Spasov Borislav, Hall Lowell H
Department of Chemistry, Eastern Nazarene College, 23 East Elm Avenue, Quincy, MA 02170, USA.
Chem Biodivers. 2007 Nov;4(11):2528-39. doi: 10.1002/cbdv.200790206.
Topological Structure-Information Representation (SIR) serves as the basis for QSAR model development on two data sets of dipeptides. Data sets of both bitter-taste (48 compounds) and angiotensin-converting-enzyme (ACE) inhibition (58 compounds) were analyzed by means of multiple linear-regression methods to produce QSAR models that relate structure to property.
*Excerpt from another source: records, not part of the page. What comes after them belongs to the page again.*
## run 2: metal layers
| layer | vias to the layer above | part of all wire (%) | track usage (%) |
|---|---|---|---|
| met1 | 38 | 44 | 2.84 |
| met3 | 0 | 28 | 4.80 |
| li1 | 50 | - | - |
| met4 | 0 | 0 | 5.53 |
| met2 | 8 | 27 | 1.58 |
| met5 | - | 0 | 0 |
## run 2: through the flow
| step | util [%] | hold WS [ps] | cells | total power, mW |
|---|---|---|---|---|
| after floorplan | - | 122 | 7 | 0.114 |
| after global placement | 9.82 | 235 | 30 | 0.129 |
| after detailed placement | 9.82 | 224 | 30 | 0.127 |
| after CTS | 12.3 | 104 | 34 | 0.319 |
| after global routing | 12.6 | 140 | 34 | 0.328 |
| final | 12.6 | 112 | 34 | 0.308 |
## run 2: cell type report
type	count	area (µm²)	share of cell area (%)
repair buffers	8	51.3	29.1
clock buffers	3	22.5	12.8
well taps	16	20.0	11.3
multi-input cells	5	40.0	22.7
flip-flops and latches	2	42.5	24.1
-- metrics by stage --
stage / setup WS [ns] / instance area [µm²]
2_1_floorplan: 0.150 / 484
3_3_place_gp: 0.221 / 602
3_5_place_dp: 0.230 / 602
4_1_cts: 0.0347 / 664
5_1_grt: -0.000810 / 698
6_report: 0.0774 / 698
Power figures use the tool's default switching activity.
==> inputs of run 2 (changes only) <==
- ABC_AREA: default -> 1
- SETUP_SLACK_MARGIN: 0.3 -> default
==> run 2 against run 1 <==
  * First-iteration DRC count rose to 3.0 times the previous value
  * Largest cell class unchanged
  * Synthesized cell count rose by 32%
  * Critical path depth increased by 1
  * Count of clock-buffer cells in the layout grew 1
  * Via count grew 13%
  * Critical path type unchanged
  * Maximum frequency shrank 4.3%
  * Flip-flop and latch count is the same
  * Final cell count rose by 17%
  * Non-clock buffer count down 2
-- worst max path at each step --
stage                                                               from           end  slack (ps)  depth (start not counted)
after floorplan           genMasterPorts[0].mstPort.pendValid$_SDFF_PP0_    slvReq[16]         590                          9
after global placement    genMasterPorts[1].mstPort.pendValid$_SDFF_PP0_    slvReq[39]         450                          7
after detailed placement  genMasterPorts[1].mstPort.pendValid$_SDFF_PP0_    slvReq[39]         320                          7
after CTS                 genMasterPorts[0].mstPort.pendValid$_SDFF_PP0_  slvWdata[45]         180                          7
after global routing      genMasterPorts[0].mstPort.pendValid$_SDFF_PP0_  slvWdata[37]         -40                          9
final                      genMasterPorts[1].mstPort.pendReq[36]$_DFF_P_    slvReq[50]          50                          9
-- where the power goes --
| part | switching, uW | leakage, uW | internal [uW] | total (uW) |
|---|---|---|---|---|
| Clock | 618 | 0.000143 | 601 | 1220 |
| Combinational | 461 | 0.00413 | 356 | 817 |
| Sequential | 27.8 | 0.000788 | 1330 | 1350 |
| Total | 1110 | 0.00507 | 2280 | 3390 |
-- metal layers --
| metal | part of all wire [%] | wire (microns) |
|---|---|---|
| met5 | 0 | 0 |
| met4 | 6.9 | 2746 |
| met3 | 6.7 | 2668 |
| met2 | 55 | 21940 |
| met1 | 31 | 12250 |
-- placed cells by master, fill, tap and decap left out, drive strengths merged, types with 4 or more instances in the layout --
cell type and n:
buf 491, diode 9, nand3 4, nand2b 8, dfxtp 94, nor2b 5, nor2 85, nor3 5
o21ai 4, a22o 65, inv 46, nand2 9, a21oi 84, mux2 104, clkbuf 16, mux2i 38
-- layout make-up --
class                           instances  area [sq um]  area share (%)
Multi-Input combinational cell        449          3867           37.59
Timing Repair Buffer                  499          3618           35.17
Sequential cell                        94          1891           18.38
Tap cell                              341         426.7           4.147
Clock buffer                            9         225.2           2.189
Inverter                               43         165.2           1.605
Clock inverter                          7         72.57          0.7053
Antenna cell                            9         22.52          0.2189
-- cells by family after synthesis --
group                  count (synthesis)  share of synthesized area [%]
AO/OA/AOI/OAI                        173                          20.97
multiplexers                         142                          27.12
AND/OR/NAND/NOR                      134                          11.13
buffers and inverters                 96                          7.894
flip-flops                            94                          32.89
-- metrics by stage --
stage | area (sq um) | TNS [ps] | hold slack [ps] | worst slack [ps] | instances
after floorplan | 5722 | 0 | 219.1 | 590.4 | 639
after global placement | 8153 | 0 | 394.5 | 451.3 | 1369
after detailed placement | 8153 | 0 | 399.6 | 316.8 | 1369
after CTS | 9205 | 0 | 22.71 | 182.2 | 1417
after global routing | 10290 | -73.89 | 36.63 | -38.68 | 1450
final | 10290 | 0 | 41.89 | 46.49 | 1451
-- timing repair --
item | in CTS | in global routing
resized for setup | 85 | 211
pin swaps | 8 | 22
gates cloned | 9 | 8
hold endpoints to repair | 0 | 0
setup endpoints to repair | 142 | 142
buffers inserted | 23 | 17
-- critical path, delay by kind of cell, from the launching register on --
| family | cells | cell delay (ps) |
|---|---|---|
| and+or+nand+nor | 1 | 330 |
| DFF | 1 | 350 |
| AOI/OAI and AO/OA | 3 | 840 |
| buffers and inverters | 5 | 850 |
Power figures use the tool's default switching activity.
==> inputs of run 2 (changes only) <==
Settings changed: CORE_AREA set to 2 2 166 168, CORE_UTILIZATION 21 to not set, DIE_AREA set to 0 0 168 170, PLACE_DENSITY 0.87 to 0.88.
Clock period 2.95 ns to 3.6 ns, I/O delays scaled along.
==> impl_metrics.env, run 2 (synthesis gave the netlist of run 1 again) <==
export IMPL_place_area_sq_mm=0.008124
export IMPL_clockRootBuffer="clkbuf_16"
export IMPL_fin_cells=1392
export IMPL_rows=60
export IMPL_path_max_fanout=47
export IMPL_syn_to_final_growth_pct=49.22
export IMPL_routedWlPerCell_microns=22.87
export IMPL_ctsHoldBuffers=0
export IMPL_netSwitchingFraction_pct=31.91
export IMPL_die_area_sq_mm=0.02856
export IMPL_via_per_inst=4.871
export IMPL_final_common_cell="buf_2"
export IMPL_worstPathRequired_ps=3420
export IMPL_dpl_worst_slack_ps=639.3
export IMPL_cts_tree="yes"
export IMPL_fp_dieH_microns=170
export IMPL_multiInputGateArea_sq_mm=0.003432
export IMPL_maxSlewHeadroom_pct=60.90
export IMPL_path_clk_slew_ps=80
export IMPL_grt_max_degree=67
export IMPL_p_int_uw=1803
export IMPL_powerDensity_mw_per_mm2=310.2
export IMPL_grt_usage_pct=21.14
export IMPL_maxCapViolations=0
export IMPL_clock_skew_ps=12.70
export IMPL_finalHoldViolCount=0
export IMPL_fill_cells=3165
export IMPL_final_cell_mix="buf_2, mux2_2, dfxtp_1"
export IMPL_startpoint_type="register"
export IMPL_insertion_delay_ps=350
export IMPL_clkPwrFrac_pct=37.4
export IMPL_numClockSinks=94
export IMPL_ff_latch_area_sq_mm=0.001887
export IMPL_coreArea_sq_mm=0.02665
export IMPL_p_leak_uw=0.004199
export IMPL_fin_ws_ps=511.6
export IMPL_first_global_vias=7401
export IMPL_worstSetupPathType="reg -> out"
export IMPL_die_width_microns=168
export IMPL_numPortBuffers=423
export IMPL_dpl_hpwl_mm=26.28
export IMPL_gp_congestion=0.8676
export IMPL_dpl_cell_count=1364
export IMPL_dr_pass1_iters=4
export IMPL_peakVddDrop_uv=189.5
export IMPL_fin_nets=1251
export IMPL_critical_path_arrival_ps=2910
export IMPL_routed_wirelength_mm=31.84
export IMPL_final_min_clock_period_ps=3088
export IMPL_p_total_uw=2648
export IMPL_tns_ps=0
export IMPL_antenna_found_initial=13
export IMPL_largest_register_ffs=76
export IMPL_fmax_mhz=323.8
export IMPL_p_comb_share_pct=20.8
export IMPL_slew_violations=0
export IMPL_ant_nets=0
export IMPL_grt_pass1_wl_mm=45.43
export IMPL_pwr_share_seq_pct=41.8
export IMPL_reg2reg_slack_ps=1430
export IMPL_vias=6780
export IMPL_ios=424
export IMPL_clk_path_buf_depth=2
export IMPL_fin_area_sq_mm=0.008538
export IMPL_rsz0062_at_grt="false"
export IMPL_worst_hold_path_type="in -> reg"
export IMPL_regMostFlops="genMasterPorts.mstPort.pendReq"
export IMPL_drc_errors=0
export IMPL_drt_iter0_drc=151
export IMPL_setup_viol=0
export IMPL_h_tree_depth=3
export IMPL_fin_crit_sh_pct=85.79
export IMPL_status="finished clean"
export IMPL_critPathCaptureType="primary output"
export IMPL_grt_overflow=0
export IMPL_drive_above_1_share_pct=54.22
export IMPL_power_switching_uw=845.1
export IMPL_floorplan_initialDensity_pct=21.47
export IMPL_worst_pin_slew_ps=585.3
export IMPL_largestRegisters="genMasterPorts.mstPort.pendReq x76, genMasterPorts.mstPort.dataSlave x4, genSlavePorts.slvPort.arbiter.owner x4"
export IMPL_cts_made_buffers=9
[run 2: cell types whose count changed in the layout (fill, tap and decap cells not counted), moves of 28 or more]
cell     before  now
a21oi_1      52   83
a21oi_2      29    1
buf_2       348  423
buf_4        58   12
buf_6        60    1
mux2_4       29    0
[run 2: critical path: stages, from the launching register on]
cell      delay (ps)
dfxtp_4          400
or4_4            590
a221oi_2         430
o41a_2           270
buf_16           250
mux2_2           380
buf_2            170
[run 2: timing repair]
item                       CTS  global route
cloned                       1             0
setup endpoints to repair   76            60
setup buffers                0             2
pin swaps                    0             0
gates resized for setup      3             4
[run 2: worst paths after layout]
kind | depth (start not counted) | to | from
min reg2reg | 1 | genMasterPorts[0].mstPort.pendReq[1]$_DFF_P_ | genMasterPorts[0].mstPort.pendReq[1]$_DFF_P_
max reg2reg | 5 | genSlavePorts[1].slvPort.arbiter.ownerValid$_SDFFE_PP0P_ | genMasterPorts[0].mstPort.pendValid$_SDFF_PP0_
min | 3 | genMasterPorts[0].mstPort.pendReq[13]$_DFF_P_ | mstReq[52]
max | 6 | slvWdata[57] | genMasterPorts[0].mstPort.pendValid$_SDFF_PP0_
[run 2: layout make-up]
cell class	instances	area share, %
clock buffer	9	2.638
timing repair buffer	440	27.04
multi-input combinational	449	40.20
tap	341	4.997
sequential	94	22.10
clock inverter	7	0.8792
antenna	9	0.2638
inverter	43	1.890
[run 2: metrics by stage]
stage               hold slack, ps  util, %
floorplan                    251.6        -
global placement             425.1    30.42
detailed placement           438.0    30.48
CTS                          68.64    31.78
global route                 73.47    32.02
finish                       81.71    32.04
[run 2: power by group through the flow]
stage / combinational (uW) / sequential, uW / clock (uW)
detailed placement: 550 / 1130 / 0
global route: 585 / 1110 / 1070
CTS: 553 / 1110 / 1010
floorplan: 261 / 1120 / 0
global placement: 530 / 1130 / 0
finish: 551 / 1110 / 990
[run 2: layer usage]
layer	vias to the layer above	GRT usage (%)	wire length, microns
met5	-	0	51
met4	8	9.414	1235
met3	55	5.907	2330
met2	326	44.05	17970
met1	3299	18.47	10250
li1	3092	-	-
===== src/riscvCompactPkg.sv =====
package riscvCompactPkg;

  localparam int InstructionWidth = 32;
  localparam int HalfwordWidth = 16;

  // Low two bits of an instruction
  typedef enum logic [1:0] {
    quadrantZero = 2'b00,
    quadrantOne  = 2'b01,
    quadrantTwo  = 2'b10,
    fullWidth    = 2'b11    // Not compressed
  } compactQuadrant;

  // Major opcodes produced by the expander
  typedef enum logic [6:0] {
    opLoad  = 7'b0000011,
    opStore = 7'b0100011,
    opImm   = 7'b0010011,
    opReg   = 7'b0110011
  } baseOpcode;

  typedef enum logic [2:0] {
    passThrough,
    expanded,
    illegal,
    ignored,          // FP and RV64/RV128 forms
    notImplemented
  } expandStatus;

endpackage


===== src/memoryArbiter.sv =====
`timescale 1ns/1ns

module memoryArbiter #(
  parameter int AddressWidth = 8
) (
  input  logic                                         clock,
  input  logic                                         reset,
  input  logic                                         dataRequest,
  input  logic                                         dataWrite,
  input  logic [AddressWidth-1:0]                      dataAddress,
  input  logic [riscvCompactPkg::InstructionWidth-1:0] dataWriteData,
  input  logic                                         fetchRequest,
  input  logic [AddressWidth-1:0]                      fetchAddress,
  input  logic [riscvCompactPkg::InstructionWidth-1:0] memoryReadData,
  output logic [riscvCompactPkg::InstructionWidth-1:0] dataReadData,
  output logic                                         dataDone,
  output logic [riscvCompactPkg::InstructionWidth-1:0] fetchReadData,
  output logic                                         fetchDone,
  output logic                                         memoryEnable,
  output logic                                         memoryWrite,
  output logic [AddressWidth-1:0]                      memoryAddress,
  output logic [riscvCompactPkg::InstructionWidth-1:0] memoryWriteData
);

  logic dataGrant;
  logic fetchGrant;
  logic dataInFlight;     // Owner of the access now returning
  logic fetchInFlight;

  // No regrant in the done cycle, the request fields are still the old ones
  assign dataGrant = dataRequest && !dataInFlight;
  assign fetchGrant = fetchRequest && !fetchInFlight && !dataGrant;

  assign memoryEnable = dataGrant || fetchGrant;
  assign memoryWrite = dataGrant && dataWrite;
  assign memoryAddress = dataGrant ? dataAddress : fetchAddress;
  assign memoryWriteData = dataWriteData;    // Fetcher only reads

  always_ff @(posedge clock) begin
    if (reset) begin
      dataInFlight <= 1'b0;
      fetchInFlight <= 1'b0;
    end else begin
      dataInFlight <= dataGrant;
      fetchInFlight <= fetchGrant;
    end
  end

  assign dataDone = dataInFlight;
  assign fetchDone = fetchInFlight;
  assign dataReadData = dataInFlight ? memoryReadData : '0;
  assign fetchReadData = fetchInFlight ? memoryReadData : '0;

endmodule
**src/riscvCompactPkg.sv**
```systemverilog
package riscvCompactPkg;

  localparam int InstructionWidth = 32;
  localparam int HalfwordWidth = 16;

  // Low two bits of an instruction
  typedef enum logic [1:0] {
    quadrantZero = 2'b00,
    quadrantOne  = 2'b01,
    quadrantTwo  = 2'b10,
    fullWidth    = 2'b11    // Not compressed
  } compactQuadrant;

  // Major opcodes produced by the expander
  typedef enum logic [6:0] {
    opLoad  = 7'b0000011,
    opStore = 7'b0100011,
    opImm   = 7'b0010011,
    opReg   = 7'b0110011
  } baseOpcode;

  typedef enum logic [2:0] {
    passThrough,
    expanded,
    illegal,
    ignored,          // FP and RV64/RV128 forms
    notImplemented
  } expandStatus;

endpackage

```
**src/instructionFetcher.sv**
```systemverilog
`timescale 1ns/1ns

module instructionFetcher #(
  parameter int          AddressWidth = 8,
  parameter int unsigned ResetVector  = 0
) (
  input  logic                                         clock,
  input  logic                                         reset,
  input  logic                                         fetchEnable,
  input  logic                                         stall,
  input  logic                                         fetchDone,
  input  logic [riscvCompactPkg::InstructionWidth-1:0] fetchReadData,
  output logic                                         fetchRequest,
  output logic [AddressWidth-1:0]                      fetchAddress,
  output logic [riscvCompactPkg::InstructionWidth-1:0] rawInstruction,
  output logic [AddressWidth+1:0]                      instructionAddress,
  output logic                                         instructionValid,
  output logic                                         isCompressed
);

  import riscvCompactPkg::*;

  typedef enum logic [1:0] {
    idle,
    fetchLow,
    fetchHigh,    // Second word of a straddling instruction
    holding
  } fetchState;

  fetchState                state;
  logic [AddressWidth+1:0]  programCounter;    // Byte address
  logic [AddressWidth-1:0]  wordAddress;
  logic [HalfwordWidth-1:0] upperHalfBuffer;
  logic [HalfwordWidth-1:0] selectedHalf;
  logic                     selectedIsFull;

  assign wordAddress = programCounter[AddressWidth+1:2];
  assign instructionAddress = programCounter;    // Moves only when leaving holding

  assign fetchRequest = (state == fetchLow) || (state == fetchHigh);
  assign fetchAddress = (state == fetchHigh) ? wordAddress + AddressWidth'(1) : wordAddress;

  assign selectedHalf = programCounter[1] ? fetchReadData[InstructionWidth-1:HalfwordWidth]
                                          : fetchReadData[HalfwordWidth-1:0];
  assign selectedIsFull = compactQuadrant'(selectedHalf[1:0]) == fullWidth;

  always_ff @(posedge clock) begin
    if (reset) begin
      state <= idle;
      programCounter <= (AddressWidth + 2)'(ResetVector);
      instructionValid <= 1'b0;
    end else begin
      case (state)
        idle: begin
          if (fetchEnable) begin
            state <= fetchLow;
          end
        end
        fetchLow: begin
          if (fetchDone) begin
            if (selectedIsFull && programCounter[1]) begin
              state <= fetchHigh;    // Upper half continues in next word
            end else begin
              state <= holding;
              instructionValid <= 1'b1;
            end
          end
        end
        fetchHigh: begin
          if (fetchDone) begin
            state <= holding;
            instructionValid <= 1'b1;
          end
        end
        holding: begin
          if (!stall) begin
            instructionValid <= 1'b0;
            programCounter <= programCounter + (isCompressed ? (AddressWidth + 2)'(2)
                                                             : (AddressWidth + 2)'(4));
            state <= fetchEnable ? fetchLow : idle;
          end
        end
        default: begin
          state <= idle;
        end
      endcase
    end
  end

  // Output register and straddle buffer
  always_ff @(posedge clock) begin
    if (fetchDone && state == fetchLow) begin
      if (!selectedIsFull) begin
        rawInstruction <= {{(InstructionWidth - HalfwordWidth){1'b0}}, selectedHalf};
        isCompressed <= 1'b1;
      end else if (!programCounter[1]) begin
        rawInstruction <= fetchReadData;
        isCompressed <= 1'b0;
      end else begin
        upperHalfBuffer <= selectedHalf;
      end
    end
    if (fetchDone && state == fetchHigh) begin
      rawInstruction <= {fetchReadData[HalfwordWidth-1:0], upperHalfBuffer};
      isCompressed <= 1'b0;
    end
  end

endmodule

```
For the bitter-taste data set, two variables describe the data well, both being whole-molecule descriptors: (1)chi(v) (molecular connectivity first-order valence index) and SHBa (sum of E-State indices for H-bond acceptors) yield r(2)=0.88, s=0.22. External validation and cross-validation indicate that the model may be predictive. For the ACE-inhibition data set, five variables produced a satisfactory model. Four of the descriptors relate to amino acid side chains: the E-State polarity/non-polarity index Q(v) (for position A adjacent to the N-terminus; Fig. 1) and the E-State index s(2) (for the backbone position of substitution), along with the square of the molecular connectivity path-four valence index ((4)chi(PC); for side chain B adjacent to C-terminus) and the E-State index s(5) (for the attachment point of the side chain B (Fig. 1)). Together with the E-State whole-molecule descriptor for internal H-bonding (five skeletal bonds; SHBint5), the five variables form a predictive model (r(2)=0.88, s=0.36). Both external-test and cross-validation-test statistics indicate that the model may be predictive. This study is the first investigation in which E-State descriptors are developed for amino acid side chains.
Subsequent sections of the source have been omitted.